What are big data and how does it play into business? The term “big data” was coined in the late 1990s by two men who would later become important figures in the field of information systems. Jim Wright and John Norton distinguished themselves as the fathers of modern big data theory. They conceptualized big data as a language–a powerful tool that would enable people to process unmeasurable quantities of diverse types of data. These “data sets” would be collected and evaluated over time to yield new insights and allow business people to make informed decisions about their customers and products.
In the early days of the computer age, there were a handful of different technologies that were involved in providing big data analysis tools. There were different ways to crunch numbers and extract useful information from files and other types of information. Some systems used what is now known as the relational database management system (or RDBMS) and some leveraged what became known as the object-oriented database management system (or ODBMS). One of the primary technologies used in the early days of big data analysis was the spreadsheet. Initially, spreadsheet software was designed to simply handle basic data analysis problems by allowing users to enter data into cells and then manipulate the data within the spreadsheet in order to provide visual representation of the data set’s key characteristics.
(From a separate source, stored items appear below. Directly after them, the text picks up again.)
`config.mk`:
```
export PLATFORM = sky130hd
export DESIGN_NAME = ahb2apb_bridge
export DESIGN_NICKNAME = d
export VERILOG_FILES = /design/src/ahb_pkg.sv /design/src/apb_pkg.sv /design/src/ahb_slave_if.sv /design/src/apb_slave_decoder.sv /design/src/apb_master_fsm.sv /design/src/ahb2apb_bridge.sv
export VERILOG_INCLUDE_DIRS = /design/src /design/src/src
export SDC_FILE = /design/constraint.sdc
export NUM_CORES = 1
export LEC_CHECK = 0
export ABC_AREA = 1
export ABC_CLOCK_PERIOD_IN_PS = 3000
export BUFFER_PORTS_ARGS = -buffer_cell sky130_fd_sc_hd__buf_2
export CORE_ASPECT_RATIO = 1.1
export CORE_MARGIN = 5
export CORE_UTILIZATION = 30
export CTS_CLUSTER_DIAMETER = 50
export DETAILED_ROUTE_END_ITERATION = 10
export PLACE_DENSITY = 0.6
export SETUP_SLACK_MARGIN = 0.2
export SLEW_MARGIN = 40
export SYNTH_ARGS = -nofsm -noshare
export SYNTH_HDL_FRONTEND = slang
export SYNTH_SLANG_ARGS = --single-unit
```
`constraint.sdc`:
```
create_clock -name hclk16 -period 3 [get_ports hclk16]
set_input_delay 0.9 -clock hclk16 [delete_from_list [all_inputs] [get_ports hclk16]]
set_output_delay 0.9 -clock hclk16 [all_outputs]
set_load 0.05 [all_outputs]
```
The ability to process large amounts of unstructured big data and to perform complex analytical functions quickly and reliably has led to what is today known as big data analytics. Many different pieces of hardware and specialized software are available for conducting various aspects of big data analytics. One popular area of application is social media marketing. Businesses use social media to provide in-depth customer profiles and also facilitate interaction through various forms of messaging. By combining customer data with structured social media data, companies have been able to build personalized connections and campaigns that help to strengthen customer relationships and drive sales.
Another application of the big data concept is e-commerce. Companies now use unstructured data to provide detailed business intelligence reports, such as product and service demand, competitor analysis, segmentation, and market saturation. These reports are often provided in charts and tables, but sometimes the text is necessary to extract the important information. Extracting text information can be done through several different techniques, such as using a specialized application such as the IBM text mining tool or a web-based tool such as Google Sheets. Extracting text information is particularly difficult if the original data is unstructured.
A more challenging task is the task of how to extract valuable information from unstructured big data. Traditional approaches to this problem have relied heavily on the knowledge of people who possess the relevant skills, experience, and expertise. Such experts are in short supply, especially in today’s job market. Experts must therefore build their skills by acquiring training and developing new tools to overcome the challenges of big data.
The biggest challenge for the IT industry, and therefore for businesses looking to implement big data analytics, is the development of large and powerful database management systems. Database management systems, or DMS, must store data and extract useful information from it. Today’s large databases, developed using various technologies such as HDFS, file system, and MySQL/ Oracle, are difficult to manage. File system technology, which uses NFS and IPC, is also quite limited.
This poses two important characteristics for a successful big data analytics system. First, it must let us take advantage of multiple streams of data. Data sets obtained using different technologies – traditional relational and object-oriented databases – are valuable because each one has a distinct purpose. Second, it must let us leverage the power of artificial intelligence. Since humans are better at organizing and managing sets of information, a good DMS must be able to let us manipulate big data sets using state of the art tools.
Although big data concept and development are the targets of many companies aiming to implement DMS, some of them are not very clear about the idea of a data warehouse, or a structured way of managing big data sets. Companies developing DMS products must therefore carefully explain the benefits of a data warehouse. They must also explain the advantages of using an unstructured data warehouse, and how it differs from a traditional relational or object-oriented database management system. Finally, they should allow users to experiment with various warehouse models, as well as with the file system virtualization and other options.